Pasaporte by Isabella Marcellino ’21

Four children. One passport. Three less fees. Their white shirts blend together into one curtain of folded fabric, buttons going down the middle. Their original colors have been forgotten. “FOTOGRAFÍA” sits above their heads like the title of their book. They are motionless like a photograph. Their childlike faces have been shaped into those of stern adults. The little one has yet to catch up. The more expressionless they are, the more recognizable they’ll be. Boy, will they be unrecognizable.

A year flies by. One long train ride awaits them. Fourteen hundred miles. The name “Mexicali” sits in their heads like a magnet attracted to an invisible force. Two worlds collided under one name. The outline of their passport is visible through their grandmother’s bag. Way up North, their mother awaits.

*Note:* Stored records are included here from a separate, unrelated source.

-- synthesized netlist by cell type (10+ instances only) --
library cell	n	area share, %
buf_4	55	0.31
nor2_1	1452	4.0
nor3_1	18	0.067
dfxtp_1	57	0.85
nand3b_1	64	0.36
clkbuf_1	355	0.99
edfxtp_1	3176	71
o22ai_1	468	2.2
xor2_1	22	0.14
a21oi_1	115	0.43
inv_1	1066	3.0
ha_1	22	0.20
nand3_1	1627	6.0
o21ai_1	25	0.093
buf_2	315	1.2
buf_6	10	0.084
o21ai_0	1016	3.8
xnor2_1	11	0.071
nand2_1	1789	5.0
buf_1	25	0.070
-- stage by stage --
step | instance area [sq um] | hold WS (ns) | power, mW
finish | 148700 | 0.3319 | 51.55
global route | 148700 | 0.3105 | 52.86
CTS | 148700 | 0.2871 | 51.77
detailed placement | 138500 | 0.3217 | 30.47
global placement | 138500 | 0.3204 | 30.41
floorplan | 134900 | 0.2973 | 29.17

Months fly by. The American Dream is only a mile away. It doesn’t move, but neither do they. If only they could reach it. But their arms are too short. Their hopes are too high up, singing with The Angels. They wait too long. They move a mile a month.

The passport moves with them, slow as their journey may be. It is a time capsule, paper thin. Now, they can never forget their past. The day comes. The date is drilled into their heads: January 16th, 1963. It remains like a hole in their curtain, never to be sewn up.

The Angels are no heaven. The Gardens do not ring with Bells. Chocolate does not mix well with cold, watered down milk. They mature at the speed of sound, the time it takes for the slurs to break through their glass window.

Six humans. One bedroom. And they say you can’t live in Los Angeles without a car. “Is this the American Dream?,” they wonder while laying in bed at night, shoulder-to-shoulder. The white picket-fence has been submerged in concrete. The clean-cut green grass has gone brown.

The hope in their eyes lives in their passport. They cling on to it for dear life. A moment in time, saved forever. The day they will go back, they are still unsure of. Surely that date will leave a stain in their minds, whenever it comes.

Note: “The Gardens do not ring with Bells” refers to the city my grandfather moved to in Los Angeles, called “Bell Gardens.”